**Dataset items**

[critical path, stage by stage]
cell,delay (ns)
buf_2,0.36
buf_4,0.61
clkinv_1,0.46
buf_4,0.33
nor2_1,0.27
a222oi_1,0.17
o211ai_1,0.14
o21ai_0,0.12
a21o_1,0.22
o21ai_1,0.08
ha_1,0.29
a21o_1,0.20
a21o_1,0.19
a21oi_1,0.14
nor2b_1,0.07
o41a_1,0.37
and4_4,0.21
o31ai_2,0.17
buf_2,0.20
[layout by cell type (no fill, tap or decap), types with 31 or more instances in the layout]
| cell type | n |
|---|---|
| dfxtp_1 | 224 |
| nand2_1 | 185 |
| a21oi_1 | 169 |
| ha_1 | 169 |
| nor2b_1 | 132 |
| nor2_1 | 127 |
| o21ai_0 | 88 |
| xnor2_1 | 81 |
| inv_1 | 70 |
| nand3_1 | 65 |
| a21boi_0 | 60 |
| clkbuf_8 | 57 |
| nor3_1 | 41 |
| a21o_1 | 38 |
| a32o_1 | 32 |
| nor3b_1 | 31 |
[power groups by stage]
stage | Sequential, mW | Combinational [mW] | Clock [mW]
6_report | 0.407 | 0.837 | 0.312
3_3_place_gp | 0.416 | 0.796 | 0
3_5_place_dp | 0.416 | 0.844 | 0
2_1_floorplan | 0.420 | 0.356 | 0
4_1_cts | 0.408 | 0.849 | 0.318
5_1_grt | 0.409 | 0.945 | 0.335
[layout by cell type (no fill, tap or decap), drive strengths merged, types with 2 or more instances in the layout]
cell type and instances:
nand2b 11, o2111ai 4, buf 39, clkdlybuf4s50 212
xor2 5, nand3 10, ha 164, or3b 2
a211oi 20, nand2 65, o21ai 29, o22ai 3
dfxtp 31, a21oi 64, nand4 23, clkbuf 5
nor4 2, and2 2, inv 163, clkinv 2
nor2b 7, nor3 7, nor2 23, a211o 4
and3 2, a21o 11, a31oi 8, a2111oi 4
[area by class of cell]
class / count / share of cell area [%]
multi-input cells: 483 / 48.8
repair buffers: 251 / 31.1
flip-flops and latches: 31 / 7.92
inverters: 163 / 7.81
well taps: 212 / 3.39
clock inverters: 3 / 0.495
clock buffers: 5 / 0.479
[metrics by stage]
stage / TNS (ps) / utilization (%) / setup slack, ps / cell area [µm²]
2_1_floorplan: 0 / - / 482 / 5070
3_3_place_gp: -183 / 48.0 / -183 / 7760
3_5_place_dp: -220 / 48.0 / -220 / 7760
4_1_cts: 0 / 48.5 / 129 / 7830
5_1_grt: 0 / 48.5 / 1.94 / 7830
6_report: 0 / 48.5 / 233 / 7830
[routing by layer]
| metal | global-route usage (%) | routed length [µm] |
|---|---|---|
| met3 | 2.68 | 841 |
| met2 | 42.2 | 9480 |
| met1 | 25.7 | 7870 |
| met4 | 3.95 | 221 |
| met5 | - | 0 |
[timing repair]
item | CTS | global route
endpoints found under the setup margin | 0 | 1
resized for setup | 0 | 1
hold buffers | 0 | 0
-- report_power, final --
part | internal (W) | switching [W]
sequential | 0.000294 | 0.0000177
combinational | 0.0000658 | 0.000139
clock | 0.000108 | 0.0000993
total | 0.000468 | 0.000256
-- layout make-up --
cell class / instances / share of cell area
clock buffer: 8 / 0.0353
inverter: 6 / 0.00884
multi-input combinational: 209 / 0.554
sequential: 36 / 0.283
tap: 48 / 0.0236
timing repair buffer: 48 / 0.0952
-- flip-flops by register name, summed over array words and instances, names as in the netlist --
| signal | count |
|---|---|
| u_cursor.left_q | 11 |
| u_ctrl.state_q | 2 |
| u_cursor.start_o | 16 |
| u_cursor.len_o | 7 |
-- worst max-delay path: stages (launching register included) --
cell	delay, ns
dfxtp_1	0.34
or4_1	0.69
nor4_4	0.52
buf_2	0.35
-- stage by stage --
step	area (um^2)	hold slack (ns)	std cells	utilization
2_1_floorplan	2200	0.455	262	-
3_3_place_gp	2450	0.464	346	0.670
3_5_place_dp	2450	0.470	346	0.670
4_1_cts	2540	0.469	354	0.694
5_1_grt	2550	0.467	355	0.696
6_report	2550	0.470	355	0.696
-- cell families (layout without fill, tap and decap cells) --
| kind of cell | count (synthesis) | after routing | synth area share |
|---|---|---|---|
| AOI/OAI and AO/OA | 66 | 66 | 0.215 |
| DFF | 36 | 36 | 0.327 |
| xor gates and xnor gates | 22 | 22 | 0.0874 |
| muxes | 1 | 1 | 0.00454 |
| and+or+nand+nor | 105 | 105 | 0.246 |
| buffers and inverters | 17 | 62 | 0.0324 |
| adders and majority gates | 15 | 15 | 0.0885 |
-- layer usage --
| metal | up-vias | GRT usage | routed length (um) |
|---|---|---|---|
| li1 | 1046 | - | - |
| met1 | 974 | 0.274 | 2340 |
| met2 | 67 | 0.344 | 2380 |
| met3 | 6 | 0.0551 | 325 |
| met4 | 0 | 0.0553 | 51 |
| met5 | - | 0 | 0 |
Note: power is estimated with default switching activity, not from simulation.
==> src/rtl/ratio_xfer_pkg.sv <==
package ratio_xfer_pkg;
    // Which side of a crossing queue lives in the divided domain
    typedef enum logic {
        XFER_F2S = 1'b0,   // writer fast, reader slow
        XFER_S2F = 1'b1    // writer slow, reader fast
    } xfer_dir_e;
endpackage

==> src/rtl/ratio_xfer_div.sv <==
module ratio_xfer_div #(
    parameter int DIV = 12
) (
    input  logic clk,
    input  logic rst,
    output logic tick,
    output logic slow_clk
);
    localparam int CNTW = (DIV > 2) ? $clog2(DIV) : 1;
    localparam int HALF = DIV / 2;
    localparam logic [CNTW-1:0] LAST  = CNTW'(DIV - 1);
    localparam logic [CNTW-1:0] HALFV = CNTW'(HALF);

    typedef struct packed {
        logic [CNTW-1:0] cnt;
        logic            slow;
    } div_st_t;

    div_st_t st_d, st_q;

    always_comb begin
        st_d = st_q;
        if (st_q.cnt == LAST) st_d.cnt = '0;
        else                  st_d.cnt = st_q.cnt + 1'b1;
        st_d.slow = (st_d.cnt < HALFV);
    end

    always_ff @(posedge clk) begin
        if (rst) begin
            st_q.cnt  <= '0;
            st_q.slow <= 1'b1;
        end else begin
            st_q <= st_d;
        end
    end

    assign tick     = (st_q.cnt == LAST);
    assign slow_clk = st_q.slow;
endmodule

==> src/rtl/ratio_xfer_fifo.sv <==
module ratio_xfer_fifo
    import ratio_xfer_pkg::*;
#(
    parameter xfer_dir_e DIR   = XFER_F2S,
    parameter int        DEPTH = 4,
    parameter int        W     = 8
) (
    input  logic         clk,
    input  logic         rst,
    input  logic         tick,
    input  logic         enq_en,
    input  logic [W-1:0] enq_data,
    output logic         enq_rdy,
    input  logic         deq_en,
    output logic [W-1:0] deq_data,
    output logic         deq_vld
);
    localparam int  PW        = (DEPTH > 2) ? $clog2(DEPTH) : 1;
    localparam int  CW        = $clog2(DEPTH + 1);
    localparam bit  READ_SLOW = (DIR == XFER_F2S);
    localparam logic [CW-1:0] FULLV = CW'(DEPTH);
    localparam logic [PW-1:0] LASTP = PW'(DEPTH - 1);

    typedef struct packed {
        logic [DEPTH-1:0][W-1:0] mem;
        logic [PW-1:0]           wp;
        logic [PW-1:0]           rp;
        logic [CW-1:0]           cnt;   // true occupancy
        logic [CW-1:0]           view;  // slow side's snapshot: entries (F2S) or free slots (S2F)
    } fifo_st_t;

    fifo_st_t st_d, st_q;
    logic     push, pop;
    logic     rdy_int, vld_int;

    generate
        if (READ_SLOW) begin : g_slow_reader
            assign rdy_int = (st_q.cnt < FULLV);
            assign vld_int = (st_q.view != '0);
            assign push    = enq_en && rdy_int;
            assign pop     = tick && deq_en && vld_int;
        end else begin : g_slow_writer
            assign rdy_int = (st_q.view != '0);
            assign vld_int = (st_q.cnt != '0);
            assign push    = tick && enq_en && rdy_int;
            assign pop     = deq_en && vld_int;
        end
    endgenerate

    always_comb begin
        st_d = st_q;
        if (push) begin
            st_d.mem[st_q.wp] = enq_data;
            st_d.wp = (st_q.wp == LASTP) ? '0 : st_q.wp + 1'b1;
        end
        if (pop) begin
            st_d.rp = (st_q.rp == LASTP) ? '0 : st_q.rp + 1'b1;
        end
        st_d.cnt = st_q.cnt + CW'(push) - CW'(pop);
        if (tick) begin
            st_d.view = READ_SLOW ? st_d.cnt : (FULLV - st_d.cnt);
        end
    end

    always_ff @(posedge clk) begin
        if (rst) begin
            st_q.mem  <= '0;
            st_q.wp   <= '0;
            st_q.rp   <= '0;
            st_q.cnt  <= '0;
            st_q.view <= READ_SLOW ? '0 : FULLV;
        end else begin
            st_q <= st_d;
        end
    end

    assign enq_rdy  = rdy_int;
    assign deq_vld  = vld_int;
    assign deq_data = st_q.mem[st_q.rp];
endmodule

==> src/rtl/ratio_xfer.sv <==
module ratio_xfer
    import ratio_xfer_pkg::*;
#(
    parameter int DIV   = 12,
    parameter int DEPTH = 4,
    parameter int W     = 8
) (
    input  logic         clk,
    input  logic         rst,
    output logic         clk_ready,
    output logic         slow_clk,
    input  logic         fs_enq_en,
    input  logic [W-1:0] fs_enq_data,
    output logic         fs_enq_rdy,
    input  logic         fs_deq_en,
    output logic [W-1:0] fs_deq_data,
    output logic         fs_deq_vld,
    input  logic         sf_enq_en,
    input  logic [W-1:0] sf_enq_data,
    output logic         sf_enq_rdy,
    input  logic         sf_deq_en,
    output logic [W-1:0] sf_deq_data,
    output logic         sf_deq_vld
);
    logic tick;

    ratio_xfer_div #(.DIV(DIV)) u_div (
        .clk      (clk),
        .rst      (rst),
        .tick     (tick),
        .slow_clk (slow_clk)
    );

    ratio_xfer_fifo #(.DIR(XFER_F2S), .DEPTH(DEPTH), .W(W)) u_f2s (
        .clk      (clk),
        .rst      (rst),
        .tick     (tick),
        .enq_en   (fs_enq_en),
        .enq_data (fs_enq_data),
        .enq_rdy  (fs_enq_rdy),
        .deq_en   (fs_deq_en),
        .deq_data (fs_deq_data),
        .deq_vld  (fs_deq_vld)
    );

    ratio_xfer_fifo #(.DIR(XFER_S2F), .DEPTH(DEPTH), .W(W)) u_s2f (
        .clk      (clk),
        .rst      (rst),
        .tick     (tick),
        .enq_en   (sf_enq_en),
        .enq_data (sf_enq_data),
        .enq_rdy  (sf_enq_rdy),
        .deq_en   (sf_deq_en),
        .deq_data (sf_deq_data),
        .deq_vld  (sf_deq_vld)
    );

    assign clk_ready = tick;
endmodule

**TASK STATEMENT**
In the entries above, find the line with "o21ai_1,0.08" and the line with "4_1_cts | 0.408 | 0.849 | 0.318", then set down exactly those two and every line between them, nothing else.

**RESULT OF THIS TASK**
o21ai_1,0.08
ha_1,0.29
a21o_1,0.20
a21o_1,0.19
a21oi_1,0.14
nor2b_1,0.07
o41a_1,0.37
and4_4,0.21
o31ai_2,0.17
buf_2,0.20
[layout by cell type (no fill, tap or decap), types with 31 or more instances in the layout]
| cell type | n |
|---|---|
| dfxtp_1 | 224 |
| nand2_1 | 185 |
| a21oi_1 | 169 |
| ha_1 | 169 |
| nor2b_1 | 132 |
| nor2_1 | 127 |
| o21ai_0 | 88 |
| xnor2_1 | 81 |
| inv_1 | 70 |
| nand3_1 | 65 |
| a21boi_0 | 60 |
| clkbuf_8 | 57 |
| nor3_1 | 41 |
| a21o_1 | 38 |
| a32o_1 | 32 |
| nor3b_1 | 31 |
[power groups by stage]
stage | Sequential, mW | Combinational [mW] | Clock [mW]
6_report | 0.407 | 0.837 | 0.312
3_3_place_gp | 0.416 | 0.796 | 0
3_5_place_dp | 0.416 | 0.844 | 0
2_1_floorplan | 0.420 | 0.356 | 0
4_1_cts | 0.408 | 0.849 | 0.318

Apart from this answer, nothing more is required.